-- Opening Marker --
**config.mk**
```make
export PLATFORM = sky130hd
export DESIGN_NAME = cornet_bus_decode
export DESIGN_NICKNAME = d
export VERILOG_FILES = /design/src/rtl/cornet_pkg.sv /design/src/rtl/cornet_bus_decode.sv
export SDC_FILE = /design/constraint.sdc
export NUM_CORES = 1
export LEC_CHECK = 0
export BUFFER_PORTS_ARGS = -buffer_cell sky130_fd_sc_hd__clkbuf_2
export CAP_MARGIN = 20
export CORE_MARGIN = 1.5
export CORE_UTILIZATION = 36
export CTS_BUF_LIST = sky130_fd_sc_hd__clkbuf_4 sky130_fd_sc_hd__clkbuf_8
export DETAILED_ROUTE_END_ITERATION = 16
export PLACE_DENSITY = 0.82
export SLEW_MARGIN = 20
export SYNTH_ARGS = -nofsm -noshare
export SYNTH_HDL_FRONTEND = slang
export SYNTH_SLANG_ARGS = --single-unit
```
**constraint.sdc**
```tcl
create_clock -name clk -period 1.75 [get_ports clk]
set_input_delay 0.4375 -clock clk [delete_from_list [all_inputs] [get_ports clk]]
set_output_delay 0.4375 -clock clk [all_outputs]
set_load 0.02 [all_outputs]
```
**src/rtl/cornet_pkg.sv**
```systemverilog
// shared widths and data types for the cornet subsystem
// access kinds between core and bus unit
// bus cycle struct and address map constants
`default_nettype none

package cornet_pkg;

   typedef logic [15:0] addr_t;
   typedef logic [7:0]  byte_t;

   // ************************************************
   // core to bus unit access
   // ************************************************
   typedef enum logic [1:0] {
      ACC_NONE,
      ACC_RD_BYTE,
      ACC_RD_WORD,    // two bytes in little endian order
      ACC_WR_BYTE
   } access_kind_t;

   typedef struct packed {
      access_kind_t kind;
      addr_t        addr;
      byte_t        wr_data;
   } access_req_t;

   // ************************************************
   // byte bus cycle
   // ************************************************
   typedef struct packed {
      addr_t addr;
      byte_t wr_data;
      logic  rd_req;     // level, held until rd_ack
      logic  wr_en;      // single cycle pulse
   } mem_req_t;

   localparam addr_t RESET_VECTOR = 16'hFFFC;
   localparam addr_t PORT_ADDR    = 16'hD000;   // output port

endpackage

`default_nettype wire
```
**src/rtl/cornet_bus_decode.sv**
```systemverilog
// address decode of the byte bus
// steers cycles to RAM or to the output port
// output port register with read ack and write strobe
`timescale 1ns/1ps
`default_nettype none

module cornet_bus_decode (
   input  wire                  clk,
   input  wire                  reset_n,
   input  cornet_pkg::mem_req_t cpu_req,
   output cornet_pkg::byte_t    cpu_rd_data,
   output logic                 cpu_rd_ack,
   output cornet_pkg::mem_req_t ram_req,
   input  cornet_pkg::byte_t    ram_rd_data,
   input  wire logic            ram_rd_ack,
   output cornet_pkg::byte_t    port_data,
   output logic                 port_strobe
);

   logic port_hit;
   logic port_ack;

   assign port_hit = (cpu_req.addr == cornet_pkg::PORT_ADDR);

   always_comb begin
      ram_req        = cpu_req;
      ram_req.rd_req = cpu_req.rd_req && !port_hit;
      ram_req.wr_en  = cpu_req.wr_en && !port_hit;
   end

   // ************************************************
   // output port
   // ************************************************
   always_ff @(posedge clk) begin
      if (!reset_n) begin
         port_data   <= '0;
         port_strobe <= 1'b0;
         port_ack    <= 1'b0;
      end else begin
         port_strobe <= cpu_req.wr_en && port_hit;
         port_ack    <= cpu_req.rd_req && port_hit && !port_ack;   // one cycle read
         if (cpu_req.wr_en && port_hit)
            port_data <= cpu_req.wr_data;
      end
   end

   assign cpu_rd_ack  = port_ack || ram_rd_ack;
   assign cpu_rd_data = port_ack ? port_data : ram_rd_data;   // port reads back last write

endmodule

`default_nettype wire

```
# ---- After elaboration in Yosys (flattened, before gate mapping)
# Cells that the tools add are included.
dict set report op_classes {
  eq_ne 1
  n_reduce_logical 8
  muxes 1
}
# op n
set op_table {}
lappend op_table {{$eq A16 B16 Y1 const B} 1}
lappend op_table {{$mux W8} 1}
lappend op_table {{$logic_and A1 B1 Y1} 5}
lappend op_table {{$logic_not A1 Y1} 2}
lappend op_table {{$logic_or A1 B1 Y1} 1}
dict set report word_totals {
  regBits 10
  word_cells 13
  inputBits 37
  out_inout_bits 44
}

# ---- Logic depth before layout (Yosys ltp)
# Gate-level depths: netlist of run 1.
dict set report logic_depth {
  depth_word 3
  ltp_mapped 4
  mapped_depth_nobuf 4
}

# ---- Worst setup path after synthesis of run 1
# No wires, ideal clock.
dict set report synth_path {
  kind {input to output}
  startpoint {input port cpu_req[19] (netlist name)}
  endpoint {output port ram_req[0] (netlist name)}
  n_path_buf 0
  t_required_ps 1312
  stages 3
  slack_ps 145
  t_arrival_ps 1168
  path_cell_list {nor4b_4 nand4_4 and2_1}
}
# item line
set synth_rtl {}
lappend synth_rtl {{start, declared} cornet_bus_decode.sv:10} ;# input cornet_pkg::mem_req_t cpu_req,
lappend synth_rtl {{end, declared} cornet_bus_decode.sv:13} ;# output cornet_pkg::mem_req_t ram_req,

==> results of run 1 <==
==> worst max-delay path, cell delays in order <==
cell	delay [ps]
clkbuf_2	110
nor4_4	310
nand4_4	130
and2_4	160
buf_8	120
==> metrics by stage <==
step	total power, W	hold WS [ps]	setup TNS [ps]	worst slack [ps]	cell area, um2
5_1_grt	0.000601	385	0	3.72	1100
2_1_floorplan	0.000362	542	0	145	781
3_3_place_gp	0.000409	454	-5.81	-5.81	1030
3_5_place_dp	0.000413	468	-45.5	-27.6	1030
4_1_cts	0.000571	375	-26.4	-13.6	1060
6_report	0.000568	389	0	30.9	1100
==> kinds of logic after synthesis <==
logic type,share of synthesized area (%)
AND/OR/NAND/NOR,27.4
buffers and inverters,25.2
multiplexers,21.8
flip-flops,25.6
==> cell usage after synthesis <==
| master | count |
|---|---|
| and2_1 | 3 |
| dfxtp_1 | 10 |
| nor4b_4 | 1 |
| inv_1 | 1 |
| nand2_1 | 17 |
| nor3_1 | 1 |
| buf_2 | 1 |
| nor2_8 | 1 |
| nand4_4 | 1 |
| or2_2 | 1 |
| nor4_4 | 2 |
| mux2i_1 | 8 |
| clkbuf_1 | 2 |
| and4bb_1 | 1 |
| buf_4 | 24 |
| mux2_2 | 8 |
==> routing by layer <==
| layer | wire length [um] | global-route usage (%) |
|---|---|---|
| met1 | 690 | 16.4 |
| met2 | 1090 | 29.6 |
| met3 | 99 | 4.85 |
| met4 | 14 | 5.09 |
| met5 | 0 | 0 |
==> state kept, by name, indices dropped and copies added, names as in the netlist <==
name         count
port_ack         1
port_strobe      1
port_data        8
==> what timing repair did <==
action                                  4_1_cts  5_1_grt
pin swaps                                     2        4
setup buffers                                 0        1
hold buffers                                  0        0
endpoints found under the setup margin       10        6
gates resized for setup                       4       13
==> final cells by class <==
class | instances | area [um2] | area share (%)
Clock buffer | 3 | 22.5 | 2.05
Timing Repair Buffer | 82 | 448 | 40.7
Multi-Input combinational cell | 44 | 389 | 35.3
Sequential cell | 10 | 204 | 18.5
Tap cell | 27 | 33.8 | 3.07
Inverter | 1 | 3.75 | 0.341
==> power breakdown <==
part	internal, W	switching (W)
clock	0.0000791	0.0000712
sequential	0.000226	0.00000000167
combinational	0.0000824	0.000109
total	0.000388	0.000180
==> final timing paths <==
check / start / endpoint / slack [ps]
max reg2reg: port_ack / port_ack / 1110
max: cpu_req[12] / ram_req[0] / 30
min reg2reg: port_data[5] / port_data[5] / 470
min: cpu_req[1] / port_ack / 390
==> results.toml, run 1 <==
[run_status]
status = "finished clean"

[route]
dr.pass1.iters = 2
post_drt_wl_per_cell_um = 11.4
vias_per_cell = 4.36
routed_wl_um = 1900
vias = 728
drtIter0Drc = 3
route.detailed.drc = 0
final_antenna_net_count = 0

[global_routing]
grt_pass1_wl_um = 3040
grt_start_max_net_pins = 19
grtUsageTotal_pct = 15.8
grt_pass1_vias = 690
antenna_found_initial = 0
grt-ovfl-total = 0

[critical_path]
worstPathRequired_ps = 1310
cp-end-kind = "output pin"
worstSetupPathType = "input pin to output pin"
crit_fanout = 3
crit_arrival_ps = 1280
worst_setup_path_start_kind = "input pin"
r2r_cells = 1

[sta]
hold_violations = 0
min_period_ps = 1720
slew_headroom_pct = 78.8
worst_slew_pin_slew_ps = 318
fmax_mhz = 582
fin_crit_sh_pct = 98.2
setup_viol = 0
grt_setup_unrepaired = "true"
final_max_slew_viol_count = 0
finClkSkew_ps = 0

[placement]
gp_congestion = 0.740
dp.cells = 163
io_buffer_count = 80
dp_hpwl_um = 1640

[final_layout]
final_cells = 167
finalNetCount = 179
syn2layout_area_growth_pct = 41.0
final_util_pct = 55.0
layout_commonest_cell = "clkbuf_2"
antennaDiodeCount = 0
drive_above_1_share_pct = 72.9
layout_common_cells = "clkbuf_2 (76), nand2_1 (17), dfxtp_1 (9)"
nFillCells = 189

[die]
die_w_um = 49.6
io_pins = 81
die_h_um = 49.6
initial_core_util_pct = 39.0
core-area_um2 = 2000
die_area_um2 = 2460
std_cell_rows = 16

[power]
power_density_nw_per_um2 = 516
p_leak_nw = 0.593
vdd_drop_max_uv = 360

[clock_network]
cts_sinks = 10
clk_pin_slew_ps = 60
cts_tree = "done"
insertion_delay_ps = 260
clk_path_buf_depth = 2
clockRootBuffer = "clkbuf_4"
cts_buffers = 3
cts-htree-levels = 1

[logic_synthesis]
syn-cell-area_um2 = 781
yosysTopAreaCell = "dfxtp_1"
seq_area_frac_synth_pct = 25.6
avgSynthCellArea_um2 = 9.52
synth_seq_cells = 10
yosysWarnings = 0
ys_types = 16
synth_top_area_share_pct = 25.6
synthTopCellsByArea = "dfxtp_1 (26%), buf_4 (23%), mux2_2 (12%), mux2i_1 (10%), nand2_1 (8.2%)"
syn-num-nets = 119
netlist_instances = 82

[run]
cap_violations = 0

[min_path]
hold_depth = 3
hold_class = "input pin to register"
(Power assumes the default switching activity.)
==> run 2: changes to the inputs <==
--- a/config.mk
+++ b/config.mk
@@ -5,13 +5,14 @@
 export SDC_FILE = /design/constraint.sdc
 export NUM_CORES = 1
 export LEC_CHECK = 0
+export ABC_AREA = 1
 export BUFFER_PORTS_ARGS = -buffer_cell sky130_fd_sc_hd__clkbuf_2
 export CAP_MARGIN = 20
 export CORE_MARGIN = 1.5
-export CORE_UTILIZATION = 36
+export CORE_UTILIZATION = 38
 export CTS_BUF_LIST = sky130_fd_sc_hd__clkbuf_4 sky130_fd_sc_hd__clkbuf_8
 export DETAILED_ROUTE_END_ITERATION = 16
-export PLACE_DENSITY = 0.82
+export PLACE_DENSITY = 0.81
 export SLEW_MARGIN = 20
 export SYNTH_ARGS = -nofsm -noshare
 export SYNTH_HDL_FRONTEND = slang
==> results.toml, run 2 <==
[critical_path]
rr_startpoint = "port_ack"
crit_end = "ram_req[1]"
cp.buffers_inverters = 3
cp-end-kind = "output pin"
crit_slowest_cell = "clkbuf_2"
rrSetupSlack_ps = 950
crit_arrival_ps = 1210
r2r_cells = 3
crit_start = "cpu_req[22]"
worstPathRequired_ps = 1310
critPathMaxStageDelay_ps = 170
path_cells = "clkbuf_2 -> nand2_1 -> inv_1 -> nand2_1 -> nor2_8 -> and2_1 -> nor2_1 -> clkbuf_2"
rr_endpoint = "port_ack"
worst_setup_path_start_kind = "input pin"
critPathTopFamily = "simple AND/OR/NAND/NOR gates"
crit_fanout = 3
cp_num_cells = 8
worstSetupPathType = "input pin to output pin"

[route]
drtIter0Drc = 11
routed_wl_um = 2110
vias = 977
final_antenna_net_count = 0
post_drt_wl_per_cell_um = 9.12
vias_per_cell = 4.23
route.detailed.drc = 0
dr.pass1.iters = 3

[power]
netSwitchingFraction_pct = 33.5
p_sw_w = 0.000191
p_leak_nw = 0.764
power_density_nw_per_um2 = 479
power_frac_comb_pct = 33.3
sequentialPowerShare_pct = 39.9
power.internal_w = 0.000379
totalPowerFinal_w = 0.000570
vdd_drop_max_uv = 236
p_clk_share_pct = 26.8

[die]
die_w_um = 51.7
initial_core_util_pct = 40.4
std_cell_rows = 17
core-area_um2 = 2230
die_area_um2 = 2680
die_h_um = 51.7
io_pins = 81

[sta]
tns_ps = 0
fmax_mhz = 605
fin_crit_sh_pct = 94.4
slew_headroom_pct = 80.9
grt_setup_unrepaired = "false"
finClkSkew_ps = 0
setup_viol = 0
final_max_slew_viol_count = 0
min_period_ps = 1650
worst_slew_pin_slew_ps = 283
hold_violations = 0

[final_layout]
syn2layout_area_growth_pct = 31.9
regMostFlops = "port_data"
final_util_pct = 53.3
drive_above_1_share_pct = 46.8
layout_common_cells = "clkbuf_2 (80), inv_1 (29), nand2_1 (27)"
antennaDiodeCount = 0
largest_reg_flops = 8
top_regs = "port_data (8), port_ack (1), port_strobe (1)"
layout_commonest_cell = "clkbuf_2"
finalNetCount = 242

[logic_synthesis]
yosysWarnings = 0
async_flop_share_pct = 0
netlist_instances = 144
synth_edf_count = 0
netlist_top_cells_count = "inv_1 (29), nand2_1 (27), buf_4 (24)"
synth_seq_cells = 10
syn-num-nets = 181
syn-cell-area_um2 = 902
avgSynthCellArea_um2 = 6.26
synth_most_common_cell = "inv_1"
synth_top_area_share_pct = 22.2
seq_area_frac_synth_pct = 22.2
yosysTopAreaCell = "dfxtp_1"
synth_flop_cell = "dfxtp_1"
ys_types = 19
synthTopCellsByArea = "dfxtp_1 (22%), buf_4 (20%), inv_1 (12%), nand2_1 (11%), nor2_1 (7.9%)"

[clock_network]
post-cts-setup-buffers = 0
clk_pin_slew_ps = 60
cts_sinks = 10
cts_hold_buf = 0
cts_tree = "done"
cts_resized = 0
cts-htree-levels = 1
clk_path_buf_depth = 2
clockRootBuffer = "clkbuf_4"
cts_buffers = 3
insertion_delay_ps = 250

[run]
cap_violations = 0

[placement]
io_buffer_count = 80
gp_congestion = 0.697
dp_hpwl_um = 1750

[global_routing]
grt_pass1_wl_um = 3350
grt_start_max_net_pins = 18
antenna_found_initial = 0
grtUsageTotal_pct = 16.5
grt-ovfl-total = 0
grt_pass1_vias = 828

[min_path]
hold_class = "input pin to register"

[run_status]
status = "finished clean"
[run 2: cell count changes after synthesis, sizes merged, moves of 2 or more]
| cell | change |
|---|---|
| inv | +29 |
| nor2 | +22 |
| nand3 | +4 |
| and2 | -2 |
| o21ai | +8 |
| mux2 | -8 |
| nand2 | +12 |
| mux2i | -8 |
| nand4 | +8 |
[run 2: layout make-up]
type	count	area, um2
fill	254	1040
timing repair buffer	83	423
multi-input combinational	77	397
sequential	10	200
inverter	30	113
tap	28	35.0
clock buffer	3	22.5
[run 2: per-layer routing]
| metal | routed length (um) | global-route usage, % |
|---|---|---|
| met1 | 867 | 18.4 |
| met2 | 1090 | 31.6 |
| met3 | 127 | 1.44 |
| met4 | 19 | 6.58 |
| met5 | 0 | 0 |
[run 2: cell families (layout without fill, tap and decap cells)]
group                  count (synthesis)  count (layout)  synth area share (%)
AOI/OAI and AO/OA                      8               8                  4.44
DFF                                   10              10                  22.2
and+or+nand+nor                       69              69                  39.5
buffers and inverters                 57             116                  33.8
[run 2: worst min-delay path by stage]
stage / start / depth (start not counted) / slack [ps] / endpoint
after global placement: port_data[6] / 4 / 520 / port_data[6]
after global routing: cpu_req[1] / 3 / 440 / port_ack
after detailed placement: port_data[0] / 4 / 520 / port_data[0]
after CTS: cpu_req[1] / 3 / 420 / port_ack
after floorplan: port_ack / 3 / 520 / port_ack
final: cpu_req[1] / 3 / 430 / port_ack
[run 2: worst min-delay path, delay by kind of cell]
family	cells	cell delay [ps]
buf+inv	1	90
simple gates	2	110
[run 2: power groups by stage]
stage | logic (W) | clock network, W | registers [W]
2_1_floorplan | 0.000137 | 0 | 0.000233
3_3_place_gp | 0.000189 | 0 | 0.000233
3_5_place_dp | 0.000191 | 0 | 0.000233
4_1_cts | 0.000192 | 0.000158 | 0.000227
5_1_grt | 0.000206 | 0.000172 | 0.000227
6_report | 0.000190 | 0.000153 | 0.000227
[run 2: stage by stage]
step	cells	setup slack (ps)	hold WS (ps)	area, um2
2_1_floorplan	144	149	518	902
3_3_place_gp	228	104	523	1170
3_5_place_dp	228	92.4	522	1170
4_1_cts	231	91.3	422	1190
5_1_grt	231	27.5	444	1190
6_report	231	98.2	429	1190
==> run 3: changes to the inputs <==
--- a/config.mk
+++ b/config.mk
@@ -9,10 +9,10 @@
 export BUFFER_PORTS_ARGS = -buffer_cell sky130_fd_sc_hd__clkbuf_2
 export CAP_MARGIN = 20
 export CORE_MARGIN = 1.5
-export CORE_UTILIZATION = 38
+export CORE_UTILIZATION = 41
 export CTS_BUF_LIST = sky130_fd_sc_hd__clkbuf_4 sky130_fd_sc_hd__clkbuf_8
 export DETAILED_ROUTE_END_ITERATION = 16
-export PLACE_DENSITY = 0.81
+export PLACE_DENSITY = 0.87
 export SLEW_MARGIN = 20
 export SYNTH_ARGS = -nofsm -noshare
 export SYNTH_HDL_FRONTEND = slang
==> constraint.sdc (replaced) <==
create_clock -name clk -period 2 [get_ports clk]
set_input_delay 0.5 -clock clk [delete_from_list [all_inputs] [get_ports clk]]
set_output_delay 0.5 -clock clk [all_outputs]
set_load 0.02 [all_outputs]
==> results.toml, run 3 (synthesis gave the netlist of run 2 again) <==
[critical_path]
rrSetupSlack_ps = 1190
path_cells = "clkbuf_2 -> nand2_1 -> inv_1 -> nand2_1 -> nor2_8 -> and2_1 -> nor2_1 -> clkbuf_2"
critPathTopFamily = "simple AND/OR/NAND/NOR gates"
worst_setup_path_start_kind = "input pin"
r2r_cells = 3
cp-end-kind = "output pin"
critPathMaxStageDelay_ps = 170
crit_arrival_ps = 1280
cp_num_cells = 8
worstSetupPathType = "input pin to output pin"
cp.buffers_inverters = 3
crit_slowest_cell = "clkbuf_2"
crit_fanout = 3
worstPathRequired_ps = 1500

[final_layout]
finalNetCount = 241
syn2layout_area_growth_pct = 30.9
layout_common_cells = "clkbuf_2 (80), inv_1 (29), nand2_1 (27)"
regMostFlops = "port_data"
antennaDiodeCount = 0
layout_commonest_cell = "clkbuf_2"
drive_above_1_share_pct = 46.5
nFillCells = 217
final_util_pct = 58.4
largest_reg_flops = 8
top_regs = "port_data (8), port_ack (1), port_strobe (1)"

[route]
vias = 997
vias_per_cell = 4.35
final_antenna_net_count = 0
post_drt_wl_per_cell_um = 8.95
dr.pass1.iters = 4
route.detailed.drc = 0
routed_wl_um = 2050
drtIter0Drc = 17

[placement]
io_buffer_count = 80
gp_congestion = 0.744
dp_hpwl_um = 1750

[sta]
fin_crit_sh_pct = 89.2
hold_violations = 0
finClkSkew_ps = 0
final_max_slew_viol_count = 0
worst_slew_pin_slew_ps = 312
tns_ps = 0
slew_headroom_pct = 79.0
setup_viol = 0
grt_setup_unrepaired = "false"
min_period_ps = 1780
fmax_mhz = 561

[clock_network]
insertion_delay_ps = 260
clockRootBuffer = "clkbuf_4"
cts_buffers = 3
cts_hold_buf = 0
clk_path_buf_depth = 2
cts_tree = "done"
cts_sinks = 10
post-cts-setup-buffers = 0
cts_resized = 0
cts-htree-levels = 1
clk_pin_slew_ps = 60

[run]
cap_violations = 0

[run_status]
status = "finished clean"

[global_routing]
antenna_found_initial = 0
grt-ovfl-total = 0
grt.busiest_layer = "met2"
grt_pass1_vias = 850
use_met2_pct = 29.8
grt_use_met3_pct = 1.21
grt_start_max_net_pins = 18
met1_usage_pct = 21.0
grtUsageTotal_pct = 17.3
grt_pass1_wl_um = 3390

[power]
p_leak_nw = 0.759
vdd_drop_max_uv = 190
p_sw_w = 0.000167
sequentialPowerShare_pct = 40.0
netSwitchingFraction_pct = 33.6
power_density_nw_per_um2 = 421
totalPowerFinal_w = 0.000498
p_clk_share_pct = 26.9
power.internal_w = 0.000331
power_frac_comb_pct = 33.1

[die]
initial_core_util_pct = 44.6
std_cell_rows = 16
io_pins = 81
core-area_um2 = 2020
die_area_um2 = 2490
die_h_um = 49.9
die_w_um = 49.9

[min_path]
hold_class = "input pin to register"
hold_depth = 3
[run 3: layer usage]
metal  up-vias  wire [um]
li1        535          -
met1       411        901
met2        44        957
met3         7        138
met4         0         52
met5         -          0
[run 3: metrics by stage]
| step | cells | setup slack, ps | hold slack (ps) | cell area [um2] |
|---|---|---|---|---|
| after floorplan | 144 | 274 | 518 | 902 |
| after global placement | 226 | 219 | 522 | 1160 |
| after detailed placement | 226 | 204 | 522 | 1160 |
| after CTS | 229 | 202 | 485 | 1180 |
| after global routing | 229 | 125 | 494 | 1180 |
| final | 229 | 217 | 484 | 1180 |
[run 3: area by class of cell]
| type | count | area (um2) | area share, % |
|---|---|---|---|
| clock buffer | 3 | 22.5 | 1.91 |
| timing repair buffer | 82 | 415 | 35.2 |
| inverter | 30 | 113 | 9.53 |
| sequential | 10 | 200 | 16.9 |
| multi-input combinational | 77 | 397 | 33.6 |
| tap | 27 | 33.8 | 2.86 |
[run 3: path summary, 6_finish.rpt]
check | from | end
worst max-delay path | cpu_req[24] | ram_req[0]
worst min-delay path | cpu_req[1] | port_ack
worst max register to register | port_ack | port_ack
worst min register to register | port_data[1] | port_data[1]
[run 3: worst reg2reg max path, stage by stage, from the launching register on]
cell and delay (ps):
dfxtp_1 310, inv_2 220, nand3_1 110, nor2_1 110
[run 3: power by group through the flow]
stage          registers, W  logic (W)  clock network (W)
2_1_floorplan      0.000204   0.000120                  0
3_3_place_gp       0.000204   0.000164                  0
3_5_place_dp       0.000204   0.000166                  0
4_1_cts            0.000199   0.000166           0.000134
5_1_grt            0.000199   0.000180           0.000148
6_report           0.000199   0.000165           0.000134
-- Closing Marker --
• [WHAT YOU WILL DO] Show, from the entries above, every line that includes the string "toml".

• [RESPONSE AREA]
==> results.toml, run 1 <==
==> results.toml, run 2 <==
==> results.toml, run 3 (synthesis gave the netlist of run 2 again) <==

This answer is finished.